Compute a cross-K function to examine if there is a relationship between 911 calls for noise complains and keeping the peace: First step is to re-combine point patterns to same the file and create a subset of the two mark types together:
noisepeace_ppp <- subset(salem_ppp2, marks=="NOISE COMPLAINT" |
marks=="KEEP THE PEACE")
ck.noisepeace <- Kcross(noisepeace_ppp, i="NOISE COMPLAINT",
j="KEEP THE PEACE", correction = "border")
ckenv.noisepeace <- envelope(noisepeace_ppp, Kcross, i="NOISE COMPLAINT",
j="KEEP THE PEACE", correction = "border")
## Generating 99 simulations of CSR ...
## 1, 2, 3, 4, 5, 6, 7, 8, 9, 10, 11, 12, 13, 14, 15, 16, 17, 18, 19, 20, 21, 22, 23, 24, 25, 26, 27, 28, 29, 30, 31, 32, 33, 34, 35, 36, 37, 38,
## 39, 40, 41, 42, 43, 44, 45, 46, 47, 48, 49, 50, 51, 52, 53, 54, 55, 56, 57, 58, 59, 60, 61, 62, 63, 64, 65, 66, 67, 68, 69, 70, 71, 72, 73, 74, 75, 76,
## 77, 78, 79, 80, 81, 82, 83, 84, 85, 86, 87, 88, 89, 90, 91, 92, 93, 94, 95, 96, 97, 98, 99.
##
## Done.
plot(ck.noisepeace)
plot(ckenv.noisepeace)
The nearly 45 degree blackline being much higher then the dotted red line indicates that there is a distinct relationship between the marked point patterns. There is unmistakable clustering between these two call types.
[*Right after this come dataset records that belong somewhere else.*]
==> config.mk <==
export PLATFORM = sky130hd
export DESIGN_NAME = rs_issue_scheduler
export DESIGN_NICKNAME = d
export VERILOG_FILES = /design/src/rtl/pipeline_types.sv /design/src/rtl/rs_issue_scheduler_age_select.sv /design/src/rtl/rs_issue_scheduler.sv
export SDC_FILE = /design/constraint.sdc
export NUM_CORES = 2
export LEC_CHECK = 0
export CAP_MARGIN = 20
export CORE_MARGIN = 2
export CORE_UTILIZATION = 40
export CTS_BUF_LIST = sky130_fd_sc_hd__clkbuf_4 sky130_fd_sc_hd__clkbuf_8
export CTS_CLUSTER_SIZE = 30
export DETAILED_ROUTE_END_ITERATION = 8
export SYNTH_ARGS = -nofsm -noshare
export SYNTH_HDL_FRONTEND = slang
export SYNTH_SLANG_ARGS = --single-unit
==> constraint.sdc <==
create_clock -name clk -period 44.5 [get_ports clk]
set_input_delay 8.9 -clock clk [delete_from_list [all_inputs] [get_ports clk]]
set_output_delay 8.9 -clock clk [all_outputs]
set_load 0.05 [all_outputs]
==> src/rtl/pipeline_types.sv <==
// Shared pipeline types for the reservation station and issue scheduler.
// Holds the dispatch/issue packet, the RS entry record and the tag constants.
// Widths here must match the TAG_W/PREG_W parameters of the RS instances.
package pipeline_types;

   localparam int PKT_TAG_W  = 4;
   localparam int PKT_PREG_W = 6;

   // Physical register 0 is hard-wired x0 and therefore always ready.
   localparam logic [PKT_PREG_W-1:0] PREG_ZERO = '0;

   typedef struct packed {
      logic [31:0]           pc;
      logic [31:0]           imm;
      logic [3:0]            alu_op;
      logic                  alu_src;
      logic                  mem_read;
      logic                  mem_write;
      logic [PKT_PREG_W-1:0] rs1_p;
      logic [PKT_PREG_W-1:0] rs2_p;
      logic [PKT_PREG_W-1:0] rd_p;
      logic [PKT_TAG_W-1:0]  rob_tag;
   } rs_issue_packet_t;

   typedef struct packed {
      logic             valid;
      logic             rs1_rdy;
      logic             rs2_rdy;
      rs_issue_packet_t pkt;
   } rs_entry_t;

   // A source is ready if the busy table says so, it is x0, or the CDB
   // is broadcasting its tag in the same cycle.
   function automatic logic src_ready(input logic                  busy_rdy,
                                      input logic                  cdb_vld,
                                      input logic [PKT_PREG_W-1:0] cdb_preg,
                                      input logic [PKT_PREG_W-1:0] src_p);
      return busy_rdy || (src_p == PREG_ZERO) || (cdb_vld && (cdb_preg == src_p));
   endfunction

endpackage

==> src/rtl/rs_issue_scheduler_age_select.sv <==
// Oldest-ready picker: one-hot grant to the requesting slot with smallest age.
// Latency: purely combinational.
// Backpressure: none; the caller decides whether the grant is consumed.
module age_select #(
   parameter int N     = 8,
   parameter int AGE_W = 4
) (
   input  logic [N-1:0]            req_i,
   input  logic [N-1:0][AGE_W-1:0] age_i,
   output logic [N-1:0]            gnt_o,
   output logic                    found_o
);

   logic [AGE_W-1:0] best_age;

   // Linear scan keeping the smallest age seen so far; ages are unique.
   always_comb begin
      gnt_o    = '0;
      found_o  = 1'b0;
      best_age = '0;
      for (int i = 0; i < N; i++) begin
         if (req_i[i] && (!found_o || (age_i[i] < best_age))) begin
            found_o  = 1'b1;
            best_age = age_i[i];
            gnt_o    = '0;
            gnt_o[i] = 1'b1;
         end
      end
   end

endmodule

==> src/rtl/rs_issue_scheduler.sv <==
// Per-FU reservation station: holds dispatched ops, wakes sources from the CDB,
// issues the oldest ready op through a registered valid/ready stage (1 cycle after ready).
// Backpressure: output stage holds while FU stalls; rs_ready_o drops when all entries are used.
module rs_issue_scheduler
   import pipeline_types::*;
#(
   parameter int DEPTH  = 8,
   parameter int TAG_W  = PKT_TAG_W,
   parameter int PREG_W = PKT_PREG_W
) (
   input  logic                       clk,
   input  logic                       rst,
   input  logic                       disp_valid_i,
   input  rs_issue_packet_t           disp_pkt_i,
   input  logic                       disp_rs1_rdy_i,
   input  logic                       disp_rs2_rdy_i,
   output logic                       rs_ready_o,
   input  logic                       cdb_valid_i,
   input  logic [PREG_W-1:0]          cdb_preg_i,
   input  logic [TAG_W-1:0]           rob_head_i,
   input  logic                       flush_i,
   output logic                       issue_valid_o,
   output rs_issue_packet_t           issue_pkt_o,
   input  logic                       issue_ready_i,
   output logic [$clog2(DEPTH):0]     occupancy_o
);

   localparam int IDX_W = $clog2(DEPTH);
   localparam int OCC_W = IDX_W + 1;

   rs_entry_t [DEPTH-1:0]         entries_q;
   rs_entry_t [DEPTH-1:0]         entries_d;
   logic [OCC_W-1:0]              occ_q;
   logic [OCC_W-1:0]              occ_d;
   logic                          issue_valid_q;
   rs_issue_packet_t              issue_pkt_q;

   logic [DEPTH-1:0]              req;
   logic [DEPTH-1:0][TAG_W-1:0]   ages;
   logic [DEPTH-1:0]              gnt;
   logic                          found;
   rs_issue_packet_t              win_pkt;
   logic                          load;
   logic                          sel_fire;
   logic                          free_found;
   logic [IDX_W-1:0]              free_idx;
   logic                          alloc;

   assign load       = !issue_valid_q || issue_ready_i;
   assign sel_fire   = load && found;
   assign alloc      = disp_valid_i && free_found;

   assign rs_ready_o    = (occ_q != OCC_W'(DEPTH));
   assign occupancy_o   = occ_q;
   assign issue_valid_o = issue_valid_q;
   assign issue_pkt_o   = issue_pkt_q;

   // Candidates and their ROB age relative to head, from registered state only.
   always_comb begin
      for (int i = 0; i < DEPTH; i++) begin
         req[i]  = entries_q[i].valid && entries_q[i].rs1_rdy && entries_q[i].rs2_rdy;
         ages[i] = entries_q[i].pkt.rob_tag - rob_head_i;
      end
   end

   age_select #(
      .N     (DEPTH),
      .AGE_W (TAG_W)
   ) u_age_select (
      .req_i   (req),
      .age_i   (ages),
      .gnt_o   (gnt),
      .found_o (found)
   );

   // One-hot mux of the granted entry's packet.
   always_comb begin
      win_pkt = '0;
      for (int i = 0; i < DEPTH; i++) begin
         if (gnt[i]) begin
            win_pkt = entries_q[i].pkt;
         end
      end
   end

   // Lowest-index free slot; a slot freed by this cycle's issue is not yet visible.
   always_comb begin
      free_found = 1'b0;
      free_idx   = '0;
      for (int i = DEPTH - 1; i >= 0; i--) begin
         if (!entries_q[i].valid) begin
            free_found = 1'b1;
            free_idx   = IDX_W'(i);
         end
      end
   end

   // Next entry state: CDB wakeup, release of the issued entry, then allocation.
   always_comb begin
      entries_d = entries_q;
      for (int i = 0; i < DEPTH; i++) begin
         if (entries_q[i].valid && cdb_valid_i) begin
            if (entries_q[i].pkt.rs1_p == cdb_preg_i) begin
               entries_d[i].rs1_rdy = 1'b1;
            end
            if (entries_q[i].pkt.rs2_p == cdb_preg_i) begin
               entries_d[i].rs2_rdy = 1'b1;
            end
         end
         if (sel_fire && gnt[i]) begin
            entries_d[i].valid = 1'b0;
         end
         if (alloc && (free_idx == IDX_W'(i))) begin
            entries_d[i].valid   = 1'b1;
            entries_d[i].pkt     = disp_pkt_i;
            entries_d[i].rs1_rdy = src_ready(disp_rs1_rdy_i, cdb_valid_i, cdb_preg_i,
                                             disp_pkt_i.rs1_p);
            entries_d[i].rs2_rdy = src_ready(disp_rs2_rdy_i, cdb_valid_i, cdb_preg_i,
                                             disp_pkt_i.rs2_p);
         end
      end
   end

   // Occupancy tracks RS entries only; the output register is not counted.
   always_comb begin
      occ_d = occ_q + OCC_W'(alloc) - OCC_W'(sel_fire);
   end

   // State update: reset, then flush (kills everything incl. same-cycle dispatch), then normal.
   always_ff @(posedge clk) begin
      if (rst) begin
         entries_q     <= '0;
         occ_q         <= '0;
         issue_valid_q <= 1'b0;
         issue_pkt_q   <= '0;
      end else if (flush_i) begin
         for (int i = 0; i < DEPTH; i++) begin
            entries_q[i].valid <= 1'b0;
         end
         occ_q         <= '0;
         issue_valid_q <= 1'b0;
      end else begin
         entries_q <= entries_d;
         occ_q     <= occ_d;
         if (load) begin
            issue_valid_q <= found;
            if (found) begin
               issue_pkt_q <= win_pkt;
            end
         end
      end
   end

`ifndef SYNTHESIS
   // Dispatch while full is dropped by the RS; flag it as an upstream protocol error.
   always_ff @(posedge clk) begin
      if (!rst && !flush_i) begin
         assert (!(disp_valid_i && !free_found))
            else $error("rs_issue_scheduler: dispatch while full, packet dropped");
      end
   end
`endif

endmodule

==> metrics.md <==
| Metric | Value |
|---|---|
| Reg2reg end | issue_pkt_o[83]$_SDFFE_PP0P_ |
| Number of remaining DRC errors | 0 |
| Hold Path End | entries_q[129]$_SDFFE_PP0P_ |
| CTS H-Tree Depth | 4 |
| Fin Setup TNS | 0 ns |
| Placed cells | 6,290 |
| Fin cells | 6,571 |
| Compound-Gate Fraction of Synth Area | 22.0% |
| Synth cell types | 80 |
| Prevailing post-synth register cell | dfxtp_1 |
| Adder-cell share of the synthesized area | 2.01% |
| # setup viols final | 0 |
| Mapped cell area | 39,500 µm² |
| CTS tree | yes |
| EDFF count, synth | 0 |
| Number of global-route vias before repair | 35,700 |
| Port Buf Inserts | 209 |
| Largest family of logic cells by synthesized area | simple AND/OR/NAND/NOR gates |
| DR iter-0 viols | 4,566 |
| # rows | 115 |
| Simple-gate share of the synthesized area | 22.8% |
| Count leader, synth | nand2_1 |
| Layout cells sized above 1 | 7.94% |
| Most common library cells after synthesis | nand2_1 (1,730), dfxtp_1 (866), a21oi_1 (863), clkbuf_1 (352), nor2_1 (125) |
| Syn nets | 5,407 |
| Hold-fix buffers, CTS | 0 |
| Slowest CP cell | buf_4 |
| Vias | 38,300 |
| Min-delay src | entries_q[129]$_SDFFE_PP0P_ |
| Hold Path Depth | 2 |
| Pleak | 0.0149 µW |
| Die X | 318 µm |
| Clock latency on the worst-skew pair | 0.84 ns |
| Yosys warnings | 0 |
| Worst EP required | 45.22 ns |
| Slew Viols, Final | 0 |
| Seq cells post-synth | 866 |
| Reg2Reg Launch Point | entries_q[1]$_SDFFE_PP0P_ |
| CP Launch Type | primary input |
| Core area | 98,100 µm² |
| Die area | 101,000 µm² |
| Clock slew at reported path FFs | 0.06 ns |
| Postcts setup bufs | 0 |
| Min-Delay Path Class | register to register |
| Slew headroom | 14.9% |
| Worst Skew | 0.0339 ns |
| Util after Layout | 46.0% |
| I/O pin cnt | 210 |
| Setup CP Type | primary input to register |
| Worst Reg-to-Reg Cells | 57 |
| Worst R2R Setup Slack | 27.76 ns |
| CTS max path bufs | 3 |
| Slowest cell delay on critical path | 0.89 ns |
| Largest net degree at the start of global routing | 226 |
| WL final | 157 mm |
| First-pass GRT wire length | 233 mm |
| Fin crit share | 57.2% |
| Peak supply drop | 0.0000249 V |
| CTS buffer count | 149 |
| Ys async rst share | 0% |
| Placement-stage cell area | 41,700 µm² |
| Vias per Instance | 5.82 |
| Grt ovf | 0 |
| RSZ-0062 raised after global routing | no |
| Final #Nets | 5,325 |
| Top-area cell type share of the netlist area | 43.9% |
| Worst-path fanout max | 72 |
| Fmax | 39.3 MHz |
| CTS-repair resized insts | 0 |
| Status | completed |
| Initial Util | 40.3% |
| Min Clock Period, post-route | 25.47 ns |
| First-pass DRT Iterations | 7 |
| Mean area per synthesized cell | 7.55 µm² |
| Least-Margin Pin Slew | 1.28 ns |
| DP HPWL | 88.9 mm |
| DR WL/cell | 23.9 µm |
| Post-synthesis mux area share | 0.111% |
| Max Cap Viol | 0 |
| PwrDens | 37.1 nW/µm² |
| Synth-to-Final Area Change | 14.1% |
| Fin. Hold Viols | 0 |
| Most used cell, CP | ha_1 |
| # clock sinks | 866 |
| XOR/XNOR Fraction of Synth Area | 2.95% |
| Total track usage | 30.0% |
| Synth area leader | dfxtp_1 |
| Chip Height | 318 µm |
| Clk root buf | clkbuf_8 |
| WP data arrival | 26.19 ns |
| Post-Layout Inst Area | 45,100 µm² |
| Initial antenna violation count | 12 |
| Global placement routability congestion | 0.900 |
| Synth Instances | 5,238 |
| Routed Antenna Nets | 0 |
| Post-synthesis sequential area ratio | 43.9% |
| CP endpoint kind | register |
| Top post-synthesis cells by area | dfxtp_1 (44%), nand2_1 (16%), a21oi_1 (11%) |
-- cell type report --
class / count / area [µm²]
timing repair buffer: 281 / 2700
inverter: 38 / 143
clock inverter: 24 / 250
multi-input combinational: 3820 / 19900
fill: 9850 / 53000
tap: 1287 / 1610
sequential: 866 / 17300
clock buffer: 249 / 3130
antenna: 6 / 15.0
-- registers in the layout (all words and copies together), names as in the netlist --
signal,count
entries_q,768
issue_pkt_o,93
occupancy_o,4
issue_valid_o,1
-- power breakdown --
group / internal (µW) / switching, µW / total [µW]
Combinational: 25.2 / 55.1 / 80.4
Sequential: 781 / 3.58 / 785
Clock: 466 / 343 / 809
Total: 1270 / 401 / 1670
-- worst max-delay path: cells and delay by family --
family          cells  cell delay [ns]
buf+inv             5             2.31
mux                 1             0.39
simple gates       14             4.24
xor+xnor            1             0.14
fa+ha+maj           8             2.54
compound gates     30             7.53
-- cell usage in the layout, fill, tap and decap left out, types with 61 or more instances in the layout --
cell	n
buf_4	66
dfxtp_1	866
clkbuf_8	201
a22oi_1	61
a221oi_1	63
nor2_1	119
nand2_1	1725
o21ai_0	122
xnor2_1	73
a21oi_1	862
clkdlybuf4s50_1	208
nand3_1	72
-- metrics by stage --
step / setup slack [ns] / hold WS [ns] / power (µW)
after floorplan: 22.38 / 0.432 / 853
after global placement: 18.74 / 0.438 / 880
after detailed placement: 18.32 / 0.442 / 880
after CTS: 19.15 / 0.450 / 1680
after global routing: 17.98 / 0.465 / 1720
final: 19.03 / 0.449 / 1670
-- worst max-delay path by stage --
stage | startpoint | slack [ns] | endpoint
after floorplan | rob_head_i[1] | 22.38 | issue_pkt_o[50]$_SDFFE_PP0P_
after global placement | rob_head_i[1] | 18.74 | issue_pkt_o[83]$_SDFFE_PP0P_
after detailed placement | rob_head_i[1] | 18.32 | issue_pkt_o[83]$_SDFFE_PP0P_
after CTS | rob_head_i[1] | 19.15 | issue_pkt_o[83]$_SDFFE_PP0P_
after global routing | rob_head_i[1] | 17.98 | issue_pkt_o[83]$_SDFFE_PP0P_
final | rob_head_i[1] | 19.03 | issue_pkt_o[83]$_SDFFE_PP0P_
-- cell families (layout without fill, tap and decap cells) --
family / after synthesis / count (layout)
and+or+nand+nor: 2195 / 2195
AOI/OAI and AO/OA: 1430 / 1430
DFF: 866 / 866
buffers and inverters: 552 / 592
xor gates and xnor gates: 133 / 133
adders and majority gates: 58 / 58
muxes: 4 / 4
other: 0 / 6
-- metal layers --
metal  routed length (µm)  track usage [%]  vias to the layer above
met5                   29                0                        -
met4                 5200             11.8                        4
met3                14700             5.09                      327
met2                70500             46.7                     1942
met1                66800             41.2                    18300
li1                     -                -                    17700
(Power assumes the default switching activity.)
The goal of this analysis is to examine 911 calls in the city of Salem. Calls for noise complains and disturbing the peace are examined using a Kernal Density Estimate and the Ripley’s K Function. The question was posed, are these two types of 911 calls clustered, with the density centered around the Salem State University campus? Through this analysis it has been determined that these two types of 911 calls are strongly clustered. The call density however, is clustered more specifically around the Point neighborhood, although the total pattern of clustering suggests the SSU population does contribute to these calls.